Music Festivals as Scenes: Producing Ephemeral Space Annually at Cornerstone Festival

Whatever it is, the way you tell your story online can make all the difference.

Society for Ethnomusicology

SEM, Austin, Texas, December 6, 2015.

Material from this paper was published in Music Festivals, Ephemeral Places, and Scenes: Interdependence at Cornerstone Festival.

Abstract

For many attendees, music festivals have supplanted local scenes as the locus of face-to-face musical life. Cornerstone Festival, an annual Christian rock festival in rural western Illinois, was significant to attendees not just as a festival but as an imagined community made real. Outside the festival, participants’ musical lives might be curbed by family, professional obligations, geographic separatedness, or cultural stratification. Inside the festival’s physical, social, and cultural spaces, however, a cohesive music scene manifested for a brief time every year. While scene theory addresses the relationships between music communities and their geographic spaces, writers such as Will Straw (1991), Barry Shank (1994), and Holly Kruse (2003) do not adequately address scenes that are simultaneously ephemeral in their temporariness and permanent as an annual ritual. Given the recent popularity of and expanding market for music festivals, organizers have a vested interest in nurturing and promoting these scenes. They must balance the needs of their staff, stakeholders, performing artists, and attendees when designing and producing the festival space. At Cornerstone, however, organizers addressed a different challenge: faced with declining attendance, they had to make economic use of the space while respecting the festival’s history and traditions. Based on interviews with festival staff, historical research, and ethnographic fieldwork in 2009–2012—including time working on the festival’s setup, stagehand, and teardown crews—this paper examines the production of space and place at Cornerstone Festival. In doing so, it contributes a vital link between scene theory and the growing ethnomusicological literature on festivals.

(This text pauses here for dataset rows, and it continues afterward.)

[src/rtl/vsync_extractor.sv]
module vsync_extractor
  import vsx_pkg::*;
#(
  parameter int CLK_MHZ      = 27,
  parameter int SYNC_STAGES  = 2,
  parameter int SERR_MIN_CYC = 16 * CLK_MHZ,
  parameter int TIMEOUT_CYC  = 50 * CLK_MHZ,
  parameter int VS_WIDTH_CYC = 280 * CLK_MHZ,
  parameter int HS_MIN_CYC   = 3 * CLK_MHZ,
  parameter int HS_MAX_CYC   = 7 * CLK_MHZ
) (
  input  logic clk,
  input  logic rst,
  input  logic csync_n,
  output logic vsync_n
);

  logic     lvl, fall, rise;
  vsx_evt_t evt;

  vsx_input_cond #(
    .SYNC_STAGES(SYNC_STAGES)
  ) u_cond (
    .clk  (clk),
    .rst  (rst),
    .din_n(csync_n),
    .lvl  (lvl),
    .fall (fall),
    .rise (rise)
  );

  vsx_low_timer #(
    .SERR_MIN_CYC(SERR_MIN_CYC),
    .TIMEOUT_CYC (TIMEOUT_CYC),
    .HS_MIN_CYC  (HS_MIN_CYC),
    .HS_MAX_CYC  (HS_MAX_CYC)
  ) u_timer (
    .clk (clk),
    .rst (rst),
    .lvl (lvl),
    .fall(fall),
    .rise(rise),
    .evt (evt)
  );

  vsx_pulse_gen #(
    .VS_WIDTH_CYC(VS_WIDTH_CYC)
  ) u_pulse (
    .clk    (clk),
    .rst    (rst),
    .evt    (evt),
    .vsync_n(vsync_n)
  );

endmodule
`config.mk`:
```
export PLATFORM = sky130hd
export DESIGN_NAME = startup_sync_guard
export DESIGN_NICKNAME = d
export VERILOG_FILES = /design/src/rtl/guard_pkg.sv /design/src/rtl/guard_por_timer.sv /design/src/rtl/guard_settle_timer.sv /design/src/rtl/guard_drift_monitor.sv /design/src/rtl/startup_sync_guard.sv
export SDC_FILE = /design/constraint.sdc
export NUM_CORES = 1
export LEC_CHECK = 0
export BUFFER_PORTS_ARGS = -buffer_cell sky130_fd_sc_hd__buf_2
export CAP_MARGIN = 25
export CELL_PAD_IN_SITES_DETAIL_PLACEMENT = 1
export CELL_PAD_IN_SITES_GLOBAL_PLACEMENT = 1
export CORE_ASPECT_RATIO = 2
export CORE_MARGIN = 3
export CORE_UTILIZATION = 47
export CTS_CLUSTER_SIZE = 8
export DETAILED_ROUTE_END_ITERATION = 12
export PLACE_DENSITY_LB_ADDON = 0.2
export SLEW_MARGIN = 0
export SYNTH_ARGS = -nofsm -noshare
export SYNTH_HDL_FRONTEND = slang
export SYNTH_SLANG_ARGS = --single-unit
```
`constraint.sdc`:
```
create_clock -name clk -period 3.7 [get_ports clk]
set_input_delay 1.11 -clock clk [delete_from_list [all_inputs] [get_ports clk]]
set_output_delay 1.11 -clock clk [all_outputs]
set_load 0.005 [all_outputs]
```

Part of the organized panel Music Festivals as Temporary and Permanent. Panelists:

  • Andrew Mall

  • Maria Sonevytsky

  • Aleysia Whitmore

  • Jayson Beaster-Jones (chair)

Panel abstract

Music festivals provide rich insight into contemporary musical life, concentrated into limited temporal and geographic frames. Taking place over the same few days every year, festivals are ephemeral yet often an annual ritual for participants. They are simultaneously fleeting and permanent cultural and performance spaces whose organizers, performers, and audiences foster distinct cultures, legacies, and reputations. Whether they take place in self-contained “vacation villages” whose touristic space is fenced off from everyday life, or they spread throughout urban areas invading everyday spaces and soundscapes, festivals redefine music’s relationships to space, place, and nation. They promote cultural tourism, contribute to local economies, and foster public discourse around contested issues attract wanted and unwanted attention. Festival performances and audiences are both separate from the world that surrounds them and enmeshed within a region’s cultural history and identity. Festival spaces and their participants reinforce and redefine genre boundaries and hierarchies as they participate in and promote discourses about musical styles and aesthetic values. This panel addresses these issues through ethnographic research at contemporary Christian rock, jazz, pop, experimental art, and world music festivals. Privileging the experiences of performers and cultural intermediaries (such as festival organizers and promoters), panelists investigate the cultures, values, and spaces developed in music festivals. These papers build on existing scholarship on space, place, tourism, ritual, affect, and national belonging to suggest theoretical frameworks within which we might better understand how the fleeting yet ritual performance spaces at festivals make unique contributions to musical life.